[Opening DATASET RECORDS section]

### src/tlic_defines.svh
`ifndef TLIC_DEFINES_SVH
`define TLIC_DEFINES_SVH

// Register addresses
`define TLIC_ADDR_W 16
`define TLIC_DATA_W 8
`define TLIC_ADDR_IE 16'h0000
`define TLIC_ADDR_IP 16'h0001
`define TLIC_ADDR_TCTL 16'h0002
`define TLIC_ADDR_STATUS 16'h0003
`define TLIC_ADDR_MASK 16'h0004
`define TLIC_ADDR_IDLE 16'h0005
`define TLIC_ADDR_LEVEL 16'h0006
`define TLIC_ADDR_VECLO 16'h0007
`define TLIC_ADDR_CFG 16'h87ff

// Source count and field positions
`define TLIC_NSRC 6
`define TLIC_SRC_W 3
`define TLIC_SRC_EXT0 3'h0
`define TLIC_SRC_TMR0 3'h1
`define TLIC_SRC_EXT1 3'h2
`define TLIC_SRC_TMR1 3'h3
`define TLIC_SRC_SER 3'h4
`define TLIC_SRC_BLANK 3'h5
`define TLIC_IE_GLOBAL_BIT 7
`define TLIC_TCTL_SENSE0_BIT 0
`define TLIC_TCTL_SENSE1_BIT 1
`define TLIC_CFG_TEXT_BIT 0
`define TLIC_IDLE_BIT 0
`define TLIC_LEVEL_LOW_BIT 0
`define TLIC_LEVEL_HIGH_BIT 1
`define TLIC_LEVEL_REQ_BIT 2

// Vector addresses
`define TLIC_VEC_W 16
`define TLIC_VEC_EXT0 16'h0003
`define TLIC_VEC_TMR0 16'h000b
`define TLIC_VEC_EXT1 16'h0013
`define TLIC_VEC_TMR1 16'h001b
`define TLIC_VEC_SER 16'h002b
`define TLIC_VEC_BLANK 16'h0033

// Reset values
`define TLIC_RST_BYTE 8'h00
`define TLIC_RST_SRC 6'h00
`define TLIC_RST_VEC 16'h0000

`endif

### src/tlic_pkg.sv
`default_nettype none
`include "tlic_defines.svh"

package tlic_pkg;

    typedef enum logic [1:0] {
        TLIC_ST_IDLE = 2'b00,
        TLIC_ST_OFFER = 2'b01,
        TLIC_ST_ACKED = 2'b11
    } tlic_phase_t;

    typedef struct packed {
        logic sync1;
        logic sync2;
        logic prev;
        logic evt;
    } tlic_sense_t;

    typedef struct packed {
        logic prevH;
        logic prevV;
        logic evt;
    } tlic_blank_t;

    typedef struct packed {
        logic [`TLIC_DATA_W-1:0] ie;
        logic [`TLIC_NSRC-1:0] ip;
        logic sense0;
        logic sense1;
        logic textMode;
        logic idle;
        logic [`TLIC_NSRC-1:0] status;
        logic [`TLIC_NSRC-1:0] mask;
        logic [`TLIC_NSRC-1:0] pend;
        logic inSvcLow;
        logic inSvcHigh;
        tlic_phase_t phase;
        logic [`TLIC_SRC_W-1:0] src;
        logic [`TLIC_VEC_W-1:0] vec;
        logic [`TLIC_DATA_W-1:0] rdata;
    } tlic_state_t;

    typedef struct packed {
        logic [`TLIC_ADDR_W-1:0] addr;
        logic [`TLIC_DATA_W-1:0] wdata;
        logic wr;
        logic rd;
    } tlic_bus_t;

endpackage : tlic_pkg

`default_nettype wire

### src/tlic_top.sv
// What this block does
// - Six sources, each enabled, two levels
// - Display blanking start raises busy request
// - Text mode: each active line's horizontal blanking
// - Vertical mode: once per field, vertical blanking
// - Per-source enable bit blocks or allows
// - Global enable bit seven blocks all requests; status and irqLine unaffected
// - Priority bit sets level; high preempts low
// - Nothing preempts a high-level routine
// - Simultaneous: high level served first
// - Equal level: fixed polling order
// - Vectors 0003, 000B, 0013 by hardware call
// - Vectors 001B, 002B, 0033 for rest
// - Sense bit zero: pin low requests
// - Sense one: pin0 falling, pin1 both edges
// - Enabled request clears idle bit
`timescale 1ns/100ps
`default_nettype none
`include "tlic_defines.svh"

module tlic_top
    import tlic_pkg::*;
(
    // Clock and reset
    input wire logic clk,
    input wire logic rst,
    // Register port
    input wire logic [`TLIC_ADDR_W-1:0] regAddr,
    input wire logic [`TLIC_DATA_W-1:0] regWdata,
    input wire logic regWr,
    input wire logic regRd,
    output logic [`TLIC_DATA_W-1:0] regRdata,
    // External pins
    input wire logic extPin0,
    input wire logic extPin1,
    // On-chip sources
    input wire logic tmrOvf0,
    input wire logic tmrOvf1,
    input wire logic serialBusEvt,
    input wire logic hBlank,
    input wire logic vBlank,
    input wire logic lineActive,
    // Core handshake
    output logic irqReq,
    output logic [`TLIC_VEC_W-1:0] irqVector,
    input wire logic irqAck,
    input wire logic irqReturn,
    // Power and event line
    output logic idleMode,
    output logic irqLine
);

    tlic_state_t stateFf;
    tlic_state_t nxt_state;
    tlic_bus_t bus;

    logic ext0Level;
    logic ext0Edge;
    logic ext1Level;
    logic ext1Edge;
    logic blankEvt;

    // Lowest index wins within a level
    function automatic logic [`TLIC_SRC_W-1:0] pickFirst(input logic [`TLIC_NSRC-1:0] req);
        logic [`TLIC_SRC_W-1:0] idx;
        idx = '0;
        for (int i = `TLIC_NSRC - 1; i >= 0; i--) begin
            if (req[i]) begin
                idx = i[`TLIC_SRC_W-1:0];
            end
        end
        return idx;
    endfunction : pickFirst

    function automatic logic [`TLIC_VEC_W-1:0] vecOf(input logic [`TLIC_SRC_W-1:0] src);
        logic [`TLIC_VEC_W-1:0] v;
        case (src)
            `TLIC_SRC_EXT0: v = `TLIC_VEC_EXT0;
            `TLIC_SRC_TMR0: v = `TLIC_VEC_TMR0;
            `TLIC_SRC_EXT1: v = `TLIC_VEC_EXT1;
            `TLIC_SRC_TMR1: v = `TLIC_VEC_TMR1;
            `TLIC_SRC_SER: v = `TLIC_VEC_SER;
            `TLIC_SRC_BLANK: v = `TLIC_VEC_BLANK;
            default: v = `TLIC_RST_VEC;
        endcase
        return v;
    endfunction : vecOf

    function automatic logic [`TLIC_DATA_W-1:0] pad8(input logic [`TLIC_NSRC-1:0] val);
        return {{(`TLIC_DATA_W - `TLIC_NSRC){1'b0}}, val};
    endfunction : pad8

    tlic_ext_sense #(
        .BOTH_EDGES(1'b0)
    ) u_ext0 (
        .clk(clk),
        .rst(rst),
        .pinAsync(extPin0),
        .senseEdge(stateFf.sense0),
        .levelReq(ext0Level),
        .edgeEvt(ext0Edge)
    );

    tlic_ext_sense #(
        .BOTH_EDGES(1'b1)
    ) u_ext1 (
        .clk(clk),
        .rst(rst),
        .pinAsync(extPin1),
        .senseEdge(stateFf.sense1),
        .levelReq(ext1Level),
        .edgeEvt(ext1Edge)
    );

    tlic_blank_det u_blank (
        .clk(clk),
        .rst(rst),
        .hBlank(hBlank),
        .vBlank(vBlank),
        .lineActive(lineActive),
        .textMode(stateFf.textMode),
        .blankEvt(blankEvt)
    );

    assign bus = '{addr: regAddr, wdata: regWdata, wr: regWr, rd: regRd};

    always_comb begin
        logic [`TLIC_NSRC-1:0] evtSet;
        logic [`TLIC_NSRC-1:0] pendClr;
        logic [`TLIC_NSRC-1:0] rawReq;
        logic [`TLIC_NSRC-1:0] enabled;
        logic [`TLIC_NSRC-1:0] hiReq;
        logic [`TLIC_NSRC-1:0] loReq;
        logic [`TLIC_NSRC-1:0] w1c;
        logic ackTaken;
        logic ackLevel;
        evtSet = '0;
        pendClr = '0;
        rawReq = '0;
        enabled = '0;
        hiReq = '0;
        loReq = '0;
        w1c = '0;
        ackTaken = 1'b0;
        ackLevel = 1'b0;
        nxt_state = stateFf;
        nxt_state.rdata = `TLIC_RST_BYTE;

        // Event capture: edge events and on-chip pulses latch as pending
        evtSet[`TLIC_SRC_EXT0] = ext0Edge;
        evtSet[`TLIC_SRC_TMR0] = tmrOvf0;
        evtSet[`TLIC_SRC_EXT1] = ext1Edge;
        evtSet[`TLIC_SRC_TMR1] = tmrOvf1;
        evtSet[`TLIC_SRC_SER] = serialBusEvt;
        evtSet[`TLIC_SRC_BLANK] = blankEvt;

        // Core takes the offered vector
        ackTaken = (stateFf.phase == TLIC_ST_OFFER) && irqAck;
        if (ackTaken) begin
            pendClr[stateFf.src] = 1'b1;
            ackLevel = stateFf.ip[stateFf.src];
            if (ackLevel) begin
                nxt_state.inSvcHigh = 1'b1;
            end else begin
                nxt_state.inSvcLow = 1'b1;
            end
        end

        // Return unwinds the innermost active level
        if (irqReturn) begin
            if (stateFf.inSvcHigh) begin
                nxt_state.inSvcHigh = 1'b0;
            end else begin
                nxt_state.inSvcLow = 1'b0;
            end
        end

        // A new event beats the acknowledge clear
        nxt_state.pend = (stateFf.pend & ~pendClr) | evtSet;

        // Level mode pins request while low, with nothing latched
        rawReq = nxt_state.pend;
        rawReq[`TLIC_SRC_EXT0] = stateFf.sense0 ? nxt_state.pend[`TLIC_SRC_EXT0] : ext0Level;
        rawReq[`TLIC_SRC_EXT1] = stateFf.sense1 ? nxt_state.pend[`TLIC_SRC_EXT1] : ext1Level;

        enabled = rawReq & stateFf.ie[`TLIC_NSRC-1:0] & {`TLIC_NSRC{stateFf.ie[`TLIC_IE_GLOBAL_BIT]}};
        hiReq = enabled & stateFf.ip;
        loReq = enabled & ~stateFf.ip;

        // Enabled request wakes the core
        if (|enabled) begin
            nxt_state.idle = 1'b0;
        end

        // Arbitration
        case (stateFf.phase)
            TLIC_ST_IDLE, TLIC_ST_OFFER: begin
                if (ackTaken) begin
                    nxt_state.phase = TLIC_ST_ACKED;
                end else if (|hiReq && !nxt_state.inSvcHigh) begin
                    nxt_state.phase = TLIC_ST_OFFER;
                    nxt_state.src = pickFirst(hiReq);
                    nxt_state.vec = vecOf(pickFirst(hiReq));
                end else if (|loReq && !nxt_state.inSvcHigh && !nxt_state.inSvcLow) begin
                    nxt_state.phase = TLIC_ST_OFFER;
                    nxt_state.src = pickFirst(loReq);
                    nxt_state.vec = vecOf(pickFirst(loReq));
                end else begin
                    nxt_state.phase = TLIC_ST_IDLE;
                end
            end
            TLIC_ST_ACKED: begin
                // Two quiet cycles (ACKED, then IDLE) let the routine start before a new offer
                nxt_state.phase = TLIC_ST_IDLE;
            end
            default: begin
                nxt_state.phase = TLIC_ST_IDLE;
            end
        endcase

        // Register writes
        if (bus.wr) begin
            case (bus.addr)
                `TLIC_ADDR_IE: begin
                    nxt_state.ie = bus.wdata;
                end
                `TLIC_ADDR_IP: begin
                    nxt_state.ip = bus.wdata[`TLIC_NSRC-1:0];
                end
                `TLIC_ADDR_TCTL: begin
                    nxt_state.sense0 = bus.wdata[`TLIC_TCTL_SENSE0_BIT];
                    nxt_state.sense1 = bus.wdata[`TLIC_TCTL_SENSE1_BIT];
                end
                `TLIC_ADDR_STATUS: begin
                    w1c = bus.wdata[`TLIC_NSRC-1:0];
                end
                `TLIC_ADDR_MASK: begin
                    nxt_state.mask = bus.wdata[`TLIC_NSRC-1:0];
                end
                `TLIC_ADDR_IDLE: begin
                    // Hardware wake has priority over software entering idle
                    nxt_state.idle = bus.wdata[`TLIC_IDLE_BIT] && !(|enabled);
                end
                `TLIC_ADDR_CFG: begin
                    nxt_state.textMode = bus.wdata[`TLIC_CFG_TEXT_BIT];
                end
                default: begin
                end
            endcase
        end

        // Sticky status: set wins over write-one-to-clear
        nxt_state.status = (stateFf.status & ~w1c) | evtSet;

        // Register reads, data valid the following cycle only
        if (bus.rd) begin
            case (bus.addr)
                `TLIC_ADDR_IE: begin
                    nxt_state.rdata = stateFf.ie;
                end
                `TLIC_ADDR_IP: begin
                    nxt_state.rdata = pad8(stateFf.ip);
                end
                `TLIC_ADDR_TCTL: begin
                    nxt_state.rdata[`TLIC_TCTL_SENSE0_BIT] = stateFf.sense0;
                    nxt_state.rdata[`TLIC_TCTL_SENSE1_BIT] = stateFf.sense1;
                end
                `TLIC_ADDR_STATUS: begin
                    nxt_state.rdata = pad8(stateFf.status);
                end
                `TLIC_ADDR_MASK: begin
                    nxt_state.rdata = pad8(stateFf.mask);
                end
                `TLIC_ADDR_IDLE: begin
                    nxt_state.rdata[`TLIC_IDLE_BIT] = stateFf.idle;
                end
                `TLIC_ADDR_LEVEL: begin
                    nxt_state.rdata[`TLIC_LEVEL_LOW_BIT] = stateFf.inSvcLow;
                    nxt_state.rdata[`TLIC_LEVEL_HIGH_BIT] = stateFf.inSvcHigh;
                    nxt_state.rdata[`TLIC_LEVEL_REQ_BIT] = stateFf.phase == TLIC_ST_OFFER;
                end
                `TLIC_ADDR_VECLO: begin
                    nxt_state.rdata = stateFf.vec[`TLIC_DATA_W-1:0];
                end
                `TLIC_ADDR_CFG: begin
                    nxt_state.rdata[`TLIC_CFG_TEXT_BIT] = stateFf.textMode;
                end
                default: begin
                    nxt_state.rdata = `TLIC_RST_BYTE;
                end
            endcase
        end
    end

    always_ff @(posedge clk or posedge rst) begin
        if (rst) begin
            stateFf <= '{
                ie: `TLIC_RST_BYTE,
                ip: `TLIC_RST_SRC,
                sense0: 1'b0,
                sense1: 1'b0,
                textMode: 1'b0,
                idle: 1'b0,
                status: `TLIC_RST_SRC,
                mask: `TLIC_RST_SRC,
                pend: `TLIC_RST_SRC,
                inSvcLow: 1'b0,
                inSvcHigh: 1'b0,
                phase: TLIC_ST_IDLE,
                src: '0,
                vec: `TLIC_RST_VEC,
                rdata: `TLIC_RST_BYTE
            };
        end else begin
            stateFf <= nxt_state;
        end
    end

    assign regRdata = stateFf.rdata;
    assign irqReq = stateFf.phase == TLIC_ST_OFFER;
    assign irqVector = stateFf.vec;
    assign idleMode = stateFf.idle;
    assign irqLine = |(stateFf.status & stateFf.mask);

endmodule : tlic_top

`default_nettype wire

### src/tlic_ext_sense.sv
`timescale 1ns/100ps
`default_nettype none

module tlic_ext_sense
    import tlic_pkg::*;
#(
    parameter bit BOTH_EDGES = 1'b0
) (
    // Clock and reset
    input wire logic clk,
    input wire logic rst,
    // Pin and mode
    input wire logic pinAsync,
    input wire logic senseEdge,
    // Requests
    output logic levelReq,
    output logic edgeEvt
);

    tlic_sense_t stateFf;
    tlic_sense_t nxt_state;

    always_comb begin
        nxt_state = stateFf;
        nxt_state.sync1 = pinAsync;
        nxt_state.sync2 = stateFf.sync1;
        nxt_state.prev = stateFf.sync2;
        // Falling edge on either pin in edge mode; rising edge too on the two-edge pin
        nxt_state.evt = senseEdge && ((stateFf.prev && !stateFf.sync2) ||
                        (BOTH_EDGES && !stateFf.prev && stateFf.sync2));
    end

    always_ff @(posedge clk or posedge rst) begin
        if (rst) begin
            stateFf <= '{sync1: 1'b1, sync2: 1'b1, prev: 1'b1, evt: 1'b0};
        end else begin
            stateFf <= nxt_state;
        end
    end

    assign levelReq = !senseEdge && !stateFf.sync2;
    assign edgeEvt = stateFf.evt;

endmodule : tlic_ext_sense

`default_nettype wire

### src/tlic_blank_det.sv
`timescale 1ns/100ps
`default_nettype none

module tlic_blank_det
    import tlic_pkg::*;
(
    // Clock and reset
    input wire logic clk,
    input wire logic rst,
    // Display timing
    input wire logic hBlank,
    input wire logic vBlank,
    input wire logic lineActive,
    input wire logic textMode,
    // Event
    output logic blankEvt
);

    tlic_blank_t stateFf;
    tlic_blank_t nxt_state;

    always_comb begin
        nxt_state = stateFf;
        nxt_state.prevH = hBlank;
        nxt_state.prevV = vBlank;
        if (textMode) begin
            nxt_state.evt = hBlank && !stateFf.prevH && lineActive;
        end else begin
            nxt_state.evt = vBlank && !stateFf.prevV;
        end
    end

    always_ff @(posedge clk or posedge rst) begin
        if (rst) begin
            stateFf <= '0;
        end else begin
            stateFf <= nxt_state;
        end
    end

    assign blankEvt = stateFf.evt;

endmodule : tlic_blank_det

`default_nettype wire

### config.mk
export PLATFORM = sky130hd
export DESIGN_NAME = tlic_top
export DESIGN_NICKNAME = d
export VERILOG_FILES = /design/src/tlic_pkg.sv /design/src/tlic_top.sv /design/src/tlic_ext_sense.sv /design/src/tlic_blank_det.sv
export VERILOG_INCLUDE_DIRS = /design/src
export SDC_FILE = /design/constraint.sdc
export NUM_CORES = 1
export LEC_CHECK = 0
export ABC_AREA = 1
export BUFFER_PORTS_ARGS = -buffer_cell sky130_fd_sc_hd__buf_2
export CORE_ASPECT_RATIO = 0.6
export CORE_MARGIN = 5
export CORE_UTILIZATION = 55
export DETAILED_ROUTE_END_ITERATION = 12
export PLACE_DENSITY = 0.79
export SLEW_MARGIN = 20
export SYNTH_ARGS = -nofsm -noshare
export SYNTH_HDL_FRONTEND = slang
export SYNTH_SLANG_ARGS = --single-unit
### constraint.sdc
create_clock -name clk -period 2.05 [get_ports clk]
set_input_delay 0.205 -clock clk [delete_from_list [all_inputs] [get_ports clk]]
set_output_delay 0.205 -clock clk [all_outputs]
set_load 0.05 [all_outputs]
==> flow_summary.yaml <==
timing:
  fin_hold_ws_ps: 69.9
  hold_violations: 0
  fmax_mhz: 469
  relSlewSlack_pct: 65.7
  maxSlewViolCount: 0
  fin_crit_ps: 2130
  rsz0062_at_grt: "true"
  finalCritPeriodShare_pct: 104
  worst_slack_ps: -81.5
  setup_viol: 7
  finClkSkew_ps: 8.85
  worst_pin_slew_ps: 514
route:
  drtIter0Drc: 373
  vias_per_cell: 5.58
  drc: 0
  drtPass1Iterations: 5
  vias: 3404
  wl_um: 9990
  route.antenna.remaining_nets: 0
  wl_per_cell_um: 16.4
clock_network:
  cts_num_sinks: 66
  clockBufferDepth: 2
  cts_tree: "done"
  cts.clk_slew.worst_paths_ps: 70
  htree_levels: 3
  clk_latency_ps: 350
  cts_buffers: 9
  cts_root_buffer: "clkbuf_8"
power_and_ir_drop:
  cellPowerDensity_nw_per_um2: 627
  peakVddDrop_v: 0.000576
  p_total_mw: 2.73
  p_leak_nw: 2.16
worst_hold_path:
  whs_endpoint: "stateFf[47]"
  hold_path_class: "in -> reg"
  holdPathStages: 3
  hp-start: "serialBusEvt"
synth:
  synthCells: 448
  yosys-top-cells-count: "nand2_1 (117), inv_1 (65), dfrtp_1 (60)"
  syn_area_sq_um: 3510
  ys_async_sr_fraction_pct: 100
  synth_ff_type: "dfrtp_1"
  yosysTopAreaCell: "dfrtp_1"
  ys_seq_area_share_pct: 47.3
  yosysMostFrequentCell: "nand2_1"
  synth.distinct_cells: 38
  yosys_warnings: 0
  synth.avg_cell_area_sq_um: 7.83
  synth_edf_count: 0
  yosys-top-cells-area: "dfrtp_1 (43%), nand2_1 (13%), inv_1 (7.0%), buf_4 (5.3%), o21ai_0 (4.7%)"
  synth_seq_cells: 66
  yosysTopAreaCellShare_pct: 42.8
placement:
  placed_cells: 574
  port_buffers: 53
  dp_hpwl_um: 7150
  place_area_sq_um: 3780
  place_ws_ps: -105
  place.gp.congestion: 0.933
finish:
  syn_to_final_growth_pct: 24.2
  drive_gt1_share_pct: 30.4
  multi_input_area_sq_um: 1600
  final_area_sq_um: 4360
  fin_nets: 559
  nFillCells: 512
  diodes: 0
  layoutNonFillerInstCount: 610
  seq_area_sq_um: 1660
setup_path:
  worst-r2r-cell-count: 14
  cp.arrival_ps: 2410
  critical_path.max_fanout: 7
  critPathRequiredTime_ps: 2330
  critical_path_class: "reg -> reg"
  cp-start-kind: "register"
  endpoint_kind: "register"
  r2r_slack_ps: -80
  r2r-start: "stateFf[28]"
  reg2reg_to: "stateFf[24]"
outcome:
  status: "complete, but fails checks"
  violations: "setup timing"
global_routing:
  grt_usage_pct: 24.7
  overflow: 0
  grt_pass1_vias: 3044
  grt_max_degree: 67
  antenna_found_initial: 0
  grt_pass1_wl_um: 15500
floorplan:
  initial_core_util_pct: 56.9
  dieArea_sq_um: 8130
  fp.dieH_um: 71.9
  io_pins: 65
  core_region_area_sq_um: 6170
  placementRows: 22
  die_w_um: 113
job:
  drv_cap: 0
through the flow:
| stage | util (%) | TNS, ps |
|---|---|---|
| 2_1_floorplan | - | 0 |
| 3_3_place_gp | 61.3 | -92.8 |
| 3_5_place_dp | 61.3 | -374 |
| 4_1_cts | 66.9 | 0 |
| 5_1_grt | 70.7 | -1080 |
| 6_report | 70.7 | -451 |
registers in the layout (all words and copies together), names as in the netlist:
| signal | cells |
|---|---|
| regRdata | 8 |
| idleMode | 1 |
| irqVector | 4 |
| u_ext1.nxt_state | 2 |
| u_ext1.stateFf | 1 |
| u_blank.blankEvt | 1 |
| u_blank.stateFf | 2 |
| u_ext0.stateFf | 1 |
| u_ext0.nxt_state | 2 |
| stateFf | 42 |
| u_ext0.edgeEvt | 1 |
| u_ext1.edgeEvt | 1 |
worst max-delay path: stages, from the launching register on:
cell	delay, ps
dfrtp_1	380
inv_2	100
nand3_4	180
o21ai_4	210
nand3_2	120
nand3b_1	190
nand2_2	100
nor2_2	130
nand2_2	80
nand3_2	80
nand2_2	70
nand3_4	150
buf_8	160
nand2_4	50
o21ai_2	50
where the power goes:
part	internal [mW]	switching [mW]	leakage [nW]	total [mW]
Sequential	1.32	0.00605	0.811	1.32
Combinational	0.0469	0.120	1.24	0.167
Clock	0.719	0.523	0.112	1.24
Total	2.08	0.649	2.16	2.73
layer usage:
layer,vias to the layer above,share of wire [%],track usage [%]
met1,1599,43,37.1
met5,-,0,0
met4,0,1.6,6.00
li1,1553,-,-
met3,29,12,8.10
met2,223,43,34.4
cell type report:
class / instances / area share (%)
sequential: 66 / 38.1
multi-input combinational: 294 / 36.6
timing repair buffer: 81 / 11.7
inverter: 69 / 5.94
clock buffer: 10 / 3.16
tap: 84 / 2.41
clock inverter: 6 / 2.07
how the worst max path moves through the flow:
stage                     start      endpoint  slack, ps  depth (start not counted)
finish              stateFf[28]   stateFf[24]        -80                         14
detailed placement  stateFf[25]  irqVector[4]       -100                         16
floorplan                   rst      idleMode        200                          1
global route        stateFf[26]   stateFf[24]       -170                         14
CTS                 stateFf[26]   stateFf[24]        0.9                         12
global placement    stateFf[25]  irqVector[4]        -50                         16
kinds of logic (layout without fill, tap and decap cells):
logic type             after synthesis  after routing  synth area share, %
XOR/XNOR                             1              1                0.250
other                                1             11                0.107
flip-flops                          66             66                 47.3
AND/OR/NAND/NOR                    207            207                 26.6
AO/OA/AOI/OAI                       75             75                 12.4
buffers and inverters               98            166                 13.4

[Closing DATASET RECORDS section]

◆ WHAT NEEDS TO BE DONE
What number of lines in the records hold "loReq"? Reply with that number alone.

◆ OUTPUT BELOW
6